__WORK ORDER__
Pull out every line below that contains the word "assign".

::::

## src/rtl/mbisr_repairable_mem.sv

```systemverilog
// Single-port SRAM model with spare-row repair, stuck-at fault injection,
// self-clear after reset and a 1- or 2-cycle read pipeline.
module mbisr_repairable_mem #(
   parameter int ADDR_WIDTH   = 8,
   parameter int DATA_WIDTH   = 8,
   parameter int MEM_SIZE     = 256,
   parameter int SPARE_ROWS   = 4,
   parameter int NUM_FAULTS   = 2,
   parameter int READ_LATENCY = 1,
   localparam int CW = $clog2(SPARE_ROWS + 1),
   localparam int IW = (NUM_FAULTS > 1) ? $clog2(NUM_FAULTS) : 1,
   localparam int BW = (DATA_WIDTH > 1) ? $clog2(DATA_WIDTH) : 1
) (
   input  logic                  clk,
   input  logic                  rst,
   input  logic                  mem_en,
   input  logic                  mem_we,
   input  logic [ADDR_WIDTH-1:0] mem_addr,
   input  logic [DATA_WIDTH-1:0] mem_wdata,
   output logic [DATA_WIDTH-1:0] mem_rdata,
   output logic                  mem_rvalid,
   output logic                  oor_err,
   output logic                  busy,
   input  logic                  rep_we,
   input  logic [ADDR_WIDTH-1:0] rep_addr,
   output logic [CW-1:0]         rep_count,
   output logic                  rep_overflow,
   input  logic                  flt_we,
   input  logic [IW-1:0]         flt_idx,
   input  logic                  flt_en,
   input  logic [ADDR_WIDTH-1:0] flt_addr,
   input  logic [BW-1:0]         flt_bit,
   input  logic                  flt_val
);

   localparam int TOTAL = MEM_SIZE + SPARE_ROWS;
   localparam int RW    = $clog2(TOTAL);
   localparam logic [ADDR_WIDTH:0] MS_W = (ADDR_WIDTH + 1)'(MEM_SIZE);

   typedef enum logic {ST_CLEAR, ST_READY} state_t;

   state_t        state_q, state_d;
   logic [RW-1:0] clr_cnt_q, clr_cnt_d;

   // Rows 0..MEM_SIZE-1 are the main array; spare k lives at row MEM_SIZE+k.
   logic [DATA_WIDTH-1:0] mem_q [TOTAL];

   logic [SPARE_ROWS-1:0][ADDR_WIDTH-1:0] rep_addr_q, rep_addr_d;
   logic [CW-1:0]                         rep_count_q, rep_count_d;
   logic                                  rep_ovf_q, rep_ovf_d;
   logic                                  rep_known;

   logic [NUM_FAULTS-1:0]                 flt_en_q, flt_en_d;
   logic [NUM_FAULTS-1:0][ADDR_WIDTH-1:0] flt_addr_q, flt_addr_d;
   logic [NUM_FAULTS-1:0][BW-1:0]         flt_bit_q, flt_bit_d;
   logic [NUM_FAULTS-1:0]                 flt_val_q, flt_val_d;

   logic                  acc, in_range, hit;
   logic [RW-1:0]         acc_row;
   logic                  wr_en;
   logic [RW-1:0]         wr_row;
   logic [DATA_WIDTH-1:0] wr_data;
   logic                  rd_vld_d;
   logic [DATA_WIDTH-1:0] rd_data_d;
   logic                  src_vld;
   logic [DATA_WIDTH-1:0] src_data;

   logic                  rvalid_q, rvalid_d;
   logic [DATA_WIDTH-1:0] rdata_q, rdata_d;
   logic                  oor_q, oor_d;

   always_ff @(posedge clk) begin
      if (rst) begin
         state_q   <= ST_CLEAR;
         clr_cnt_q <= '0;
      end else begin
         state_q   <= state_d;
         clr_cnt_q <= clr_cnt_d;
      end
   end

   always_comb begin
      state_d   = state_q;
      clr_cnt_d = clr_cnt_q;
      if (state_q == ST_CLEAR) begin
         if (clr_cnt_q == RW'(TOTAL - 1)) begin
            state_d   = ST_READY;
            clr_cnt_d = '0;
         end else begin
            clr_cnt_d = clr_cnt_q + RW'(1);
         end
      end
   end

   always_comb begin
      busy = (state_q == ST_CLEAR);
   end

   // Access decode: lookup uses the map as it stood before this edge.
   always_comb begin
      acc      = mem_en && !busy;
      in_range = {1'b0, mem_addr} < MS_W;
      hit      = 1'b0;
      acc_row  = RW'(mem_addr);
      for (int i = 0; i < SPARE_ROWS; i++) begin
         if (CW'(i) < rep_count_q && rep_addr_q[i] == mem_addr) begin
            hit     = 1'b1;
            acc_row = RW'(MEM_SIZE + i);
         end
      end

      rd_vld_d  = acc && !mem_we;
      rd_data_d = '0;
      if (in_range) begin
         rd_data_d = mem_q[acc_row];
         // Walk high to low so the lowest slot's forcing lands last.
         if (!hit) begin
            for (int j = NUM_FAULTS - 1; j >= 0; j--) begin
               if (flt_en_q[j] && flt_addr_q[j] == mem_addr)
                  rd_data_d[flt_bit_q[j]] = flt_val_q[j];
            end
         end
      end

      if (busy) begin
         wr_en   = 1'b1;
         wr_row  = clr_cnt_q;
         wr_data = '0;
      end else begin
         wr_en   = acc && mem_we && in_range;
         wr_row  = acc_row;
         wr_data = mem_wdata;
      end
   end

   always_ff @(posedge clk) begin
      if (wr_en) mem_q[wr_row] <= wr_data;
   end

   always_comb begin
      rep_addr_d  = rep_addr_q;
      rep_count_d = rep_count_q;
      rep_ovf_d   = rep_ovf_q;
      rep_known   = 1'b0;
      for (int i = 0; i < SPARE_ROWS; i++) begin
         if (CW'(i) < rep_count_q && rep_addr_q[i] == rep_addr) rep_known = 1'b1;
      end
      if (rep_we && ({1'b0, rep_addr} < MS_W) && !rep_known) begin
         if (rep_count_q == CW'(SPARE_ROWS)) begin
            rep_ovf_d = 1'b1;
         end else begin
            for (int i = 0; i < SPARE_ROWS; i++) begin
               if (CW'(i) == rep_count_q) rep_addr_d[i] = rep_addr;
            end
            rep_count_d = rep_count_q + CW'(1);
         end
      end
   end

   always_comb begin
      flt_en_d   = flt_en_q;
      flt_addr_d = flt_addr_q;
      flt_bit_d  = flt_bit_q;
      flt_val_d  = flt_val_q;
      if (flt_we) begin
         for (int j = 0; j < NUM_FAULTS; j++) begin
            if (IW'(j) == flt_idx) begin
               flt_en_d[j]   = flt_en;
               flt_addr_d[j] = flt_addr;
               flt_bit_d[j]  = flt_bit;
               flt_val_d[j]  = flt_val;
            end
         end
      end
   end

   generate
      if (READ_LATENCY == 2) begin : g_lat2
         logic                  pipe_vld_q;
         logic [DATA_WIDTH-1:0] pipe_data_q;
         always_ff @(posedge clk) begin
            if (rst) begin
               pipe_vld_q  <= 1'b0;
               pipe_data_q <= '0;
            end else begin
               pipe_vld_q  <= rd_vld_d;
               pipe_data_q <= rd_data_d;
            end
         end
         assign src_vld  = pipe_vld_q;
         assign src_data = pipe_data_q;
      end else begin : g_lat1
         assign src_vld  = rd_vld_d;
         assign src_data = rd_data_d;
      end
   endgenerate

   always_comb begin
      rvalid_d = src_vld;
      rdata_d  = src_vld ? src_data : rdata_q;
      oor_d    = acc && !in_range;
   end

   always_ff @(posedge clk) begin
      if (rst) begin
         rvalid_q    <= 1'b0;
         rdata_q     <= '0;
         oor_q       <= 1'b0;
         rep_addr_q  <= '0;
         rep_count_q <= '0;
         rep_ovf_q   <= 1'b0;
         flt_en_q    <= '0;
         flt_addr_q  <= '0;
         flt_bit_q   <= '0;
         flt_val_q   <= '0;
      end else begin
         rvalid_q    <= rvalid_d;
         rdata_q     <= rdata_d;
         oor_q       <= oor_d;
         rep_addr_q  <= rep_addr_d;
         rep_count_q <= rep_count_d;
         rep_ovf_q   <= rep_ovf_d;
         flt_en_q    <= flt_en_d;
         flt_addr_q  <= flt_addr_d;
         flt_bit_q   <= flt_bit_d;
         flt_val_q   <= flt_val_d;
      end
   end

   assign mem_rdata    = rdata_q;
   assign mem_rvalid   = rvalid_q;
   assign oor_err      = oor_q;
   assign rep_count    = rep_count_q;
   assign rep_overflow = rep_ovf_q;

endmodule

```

::::

__ANSWER FOR THIS EXERCISE__
         assign src_vld  = pipe_vld_q;
         assign src_data = pipe_data_q;
         assign src_vld  = rd_vld_d;
         assign src_data = rd_data_d;
   assign mem_rdata    = rdata_q;
   assign mem_rvalid   = rvalid_q;
   assign oor_err      = oor_q;
   assign rep_count    = rep_count_q;
   assign rep_overflow = rep_ovf_q;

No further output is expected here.